Después de ese día, y mientras más avanza la vida, el amor y admiración por mi mamá no deja de crecer porque ahora entiendo todo lo que dejó de ser y hacer por darnos a mí y a mis hermanos hasta lo imposible.
Este recuerdo tiene probablemente unos 15 años, pero resonó tan fuerte en mí que le atribuyo a ese sentimiento de pérdida de identidad, gran parte del terror que me provocaba pensarme señora. No quería dejar de ser yo, no quería dejar de ser Paola.

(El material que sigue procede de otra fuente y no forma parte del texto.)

This design comes from an exercise in tuning for small area, a short achievable clock period and few clock cycles per item on the open sky130 flow, not from production work.
The RTL was checked by simulation tests, not by an equivalence proof against the original design.

==> flow/design.v <==
package pra_pkg;
    localparam int SAMPLE_W   = 10;
    localparam int MAX_WINDOW = 32;
    localparam int AVG_W      = 14;
    localparam int PRESS_W    = 19;
endpackage
module pra_ring (
    input  logic               clk,
    input  logic               rst_n,
    input  logic               adv,
    input  logic               load,        
    input  logic [9:0]         sample,
    input  logic               win_wr,      
    input  logic [5:0]         win,         
    input  logic               off_wr,      
    input  logic [9:0]         off,
    input  logic               uload,       
    input  logic [12:0]        ref_mv,
    output logic               busy,        
    output logic               vc,
    output logic [14:0]        sum,
    output logic signed [16:0] diff,
    output logic [5:0]         cnt,
    output logic               full,
    output logic [23:0]        bctl,        
    output logic               mneg,        
    output logic [5:0]         mnx          
);
    logic [9:0]  ring_mem [32];
    logic [9:0]  old;
    logic        vb, eb;
    logic [10:0] ds_b, dd_b;
    logic [5:0]  nb;
    logic        fb;
    logic [14:0] s_reg;
    logic [16:0] d_reg;
    logic [5:0]  nc;
    logic        fc;
    logic [4:0]  slot;
    logic [5:0]  fill;
    logic        sub;
    logic [5:0]  nnew;
    logic [5:0]  dcnt;
    logic        dstep;       
    logic [16:0] d_add;
    logic [16:0] d_next;
    logic [23:0] bctl_reg;
    logic        ng_reg;
    logic [5:0]  nx_reg;
    logic [14:0] u_nx;
    logic [16:0] y_nx;        
    logic [23:0] bctl_nx;
    assign busy  = dstep;
    assign sub   = (fill == win);
    assign nnew  = sub ? win : (fill + 6'd1);
    assign old   = ring_mem[slot];
    always_ff @(posedge clk or negedge rst_n)
    begin
        if (!rst_n)
        begin
            vb   <= 1'b0;
            vc   <= 1'b0;
            slot <= '0;
            fill <= '0;
            dcnt <= '0;
            dstep <= 1'b0;
        end
        else
        begin
            if (adv)
            begin
                vb <= load;
                vc <= vb;
            end
            if (win_wr)
            begin
                slot  <= '0;
                fill  <= '0;
                dcnt  <= '0;
                dstep <= 1'b0;
            end
            else
            begin
                if (load)
                begin
                    slot <= (6'(slot) + 6'd1 >= win) ? 5'd0 : (slot + 5'd1);
                    fill <= nnew;
                end
                if (off_wr)
                begin
                    dcnt  <= fill;
                    dstep <= (fill != 6'd0);
                end
                else if (dstep)
                begin
                    dcnt  <= dcnt - 6'd1;
                    dstep <= (dcnt != 6'd1);
                end
            end
        end
    end
    always_ff @(posedge clk)
    begin
        if (adv)
        begin
            eb   <= (fill == 6'd0);
            ds_b <= {1'b0, sample} - (sub ? {1'b0, old} : 11'd0);
            dd_b <= {1'b0, sample} - {1'b0, (sub ? old : off)};
            nb   <= nnew;
            fb   <= (nnew == win);
            nc   <= nb;
            fc   <= fb;
        end
        if (load)
        begin
            ring_mem[slot] <= sample;
        end
    end
    assign d_add = dstep ? (17'd0 - 17'(off)) : {{6{dd_b[10]}}, dd_b};
    always_ff @(posedge clk)
    begin
        if (off_wr)
        begin
            d_reg <= 17'(s_reg);
        end
        else if (dstep || (adv && vb))
        begin
            d_reg <= d_next;
        end
        if (adv && vb)
        begin
            s_reg <= (eb ? 15'd0 : s_reg) + 15'({{4{ds_b[10]}}, ds_b});
        end
    end
    assign d_next = ((eb && !dstep) ? 17'd0 : d_reg) + d_add;
    assign u_nx = uload ? {2'b00, ref_mv} : (d_next[14:0] ^ {15{d_next[16]}});
    assign y_nx = {1'b0, u_nx, d_next[16] & !uload};
    always_comb
    begin
        for (int i = 0; i < 8; i++)
        begin
            logic b2, b1, b0;
            b2 = y_nx[2*i+2];
            b1 = y_nx[2*i+1];
            b0 = y_nx[2*i];
            bctl_nx[3*i+2] = b2 & !(b1 & b0);                         
            bctl_nx[3*i+1] = b1 ^ b0;                                 
            bctl_nx[3*i]   = (b2 & !b1 & !b0) | (!b2 & b1 & b0);       
        end
    end
    always_ff @(posedge clk)
    begin
        if (adv || uload)
        begin
            bctl_reg <= bctl_nx;
            ng_reg   <= d_next[16] & !uload;
            nx_reg   <= (d_next[16] & !uload) ? (6'd0 - nb) : nb;
        end
    end
    assign bctl = bctl_reg;
    assign mnx  = nx_reg;
    assign mneg = ng_reg;
    assign sum  = s_reg;
    assign diff = d_reg;
    assign cnt  = nc;
    assign full = fc;
endmodule
module pra_ndiv #(
    parameter int WW  = 18,
    parameter int NST = 4
) (
    input  logic [5:0]       n,
    input  logic [WW+4:0]    st_i,
    output logic [WW+4:0]    st_o
);
    always_comb
    begin
        logic [4:0]    rem;
        logic [WW-1:0] w;
        logic [6:0]    d;
        logic          b;
        rem = st_i[WW+4:WW];
        w   = st_i[WW-1:0];
        for (int i = 0; i < NST; i++)
        begin
            b   = w[WW-1];
            d   = {1'b0, rem, b} - {1'b0, n};
            w   = {w[WW-2:0], !d[6]};
            rem = d[6] ? {rem[3:0], b} : d[4:0];
        end
        st_o = {rem, w};
    end
endmodule
module pra_ndiv4 #(
    parameter int WW  = 18,
    parameter int NST = 2
) (
    input  logic [5:0]       n,
    input  logic [7:0]       n3,      
    input  logic [WW+4:0]    st_i,
    output logic [WW+4:0]    st_o
);
    always_comb
    begin
        logic [4:0]    rem;
        logic [WW-1:0] w;
        logic [6:0]    t;
        logic [8:0]    d1, d2, d3;
        rem = st_i[WW+4:WW];
        w   = st_i[WW-1:0];
        for (int i = 0; i < NST; i++)
        begin
            t  = {rem, w[WW-1:WW-2]};
            d1 = {2'b00, t} - {3'b000, n};
            d2 = {2'b00, t} - {2'b00, n, 1'b0};
            d3 = {2'b00, t} - {1'b0, n3};
            if (!d3[8])
            begin
                rem = d3[4:0];
                w   = {w[WW-3:0], 2'd3};
            end
            else if (!d2[8])
            begin
                rem = d2[4:0];
                w   = {w[WW-3:0], 2'd2};
            end
            else if (!d1[8])
            begin
                rem = d1[4:0];
                w   = {w[WW-3:0], 2'd1};
            end
            else
            begin
                rem = t[4:0];
                w   = {w[WW-3:0], 2'd0};
            end
        end
        st_o = {rem, w};
    end
endmodule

Ahora, algunos años después y tras varios esfuerzos por repensar(me) y replantear(me), ya no lo veo como un insulto sino como una reafirmación de que estoy aprendiendo a quererme, a procurarme, a cuidar mi entorno, y que no depende únicamente de mí. Que también estoy para recibir cuidados y compartirlos. Estoy entendiendo también que tenemos que resignificar todas las actividades que involucran el cuidar porque todas y todos tenemos que formar parte de esta transformación, considerando que la revolución debe ser compartida sin importar edad, género ni creencias.
Y si las señoras son quienes cuidan y se preocupan por ellas mismas, por los demás y lo que las rodea, me atrevo a concluir que TODOS deberíamos ser señoras.